## Task description
One line at a time, check the entries below for the word "after", and copy each line that has it.

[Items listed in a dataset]
****************

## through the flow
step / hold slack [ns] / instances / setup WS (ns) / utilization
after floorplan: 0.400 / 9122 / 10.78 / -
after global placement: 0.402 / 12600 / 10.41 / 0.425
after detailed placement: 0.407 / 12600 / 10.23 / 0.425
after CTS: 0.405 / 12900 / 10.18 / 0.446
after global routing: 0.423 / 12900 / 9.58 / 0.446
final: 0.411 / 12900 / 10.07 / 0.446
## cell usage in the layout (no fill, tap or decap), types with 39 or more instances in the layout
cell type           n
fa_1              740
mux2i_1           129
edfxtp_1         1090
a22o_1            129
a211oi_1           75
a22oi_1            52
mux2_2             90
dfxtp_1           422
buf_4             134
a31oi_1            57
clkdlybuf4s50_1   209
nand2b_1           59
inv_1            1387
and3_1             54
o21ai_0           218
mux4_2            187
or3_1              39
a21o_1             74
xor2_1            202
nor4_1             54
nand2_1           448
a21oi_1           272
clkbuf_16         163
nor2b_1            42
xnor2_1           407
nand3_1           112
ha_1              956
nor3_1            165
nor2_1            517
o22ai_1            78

****************

## Output of the task
after floorplan: 0.400 / 9122 / 10.78 / -
after global placement: 0.402 / 12600 / 10.41 / 0.425
after detailed placement: 0.407 / 12600 / 10.23 / 0.425
after CTS: 0.405 / 12900 / 10.18 / 0.446
after global routing: 0.423 / 12900 / 9.58 / 0.446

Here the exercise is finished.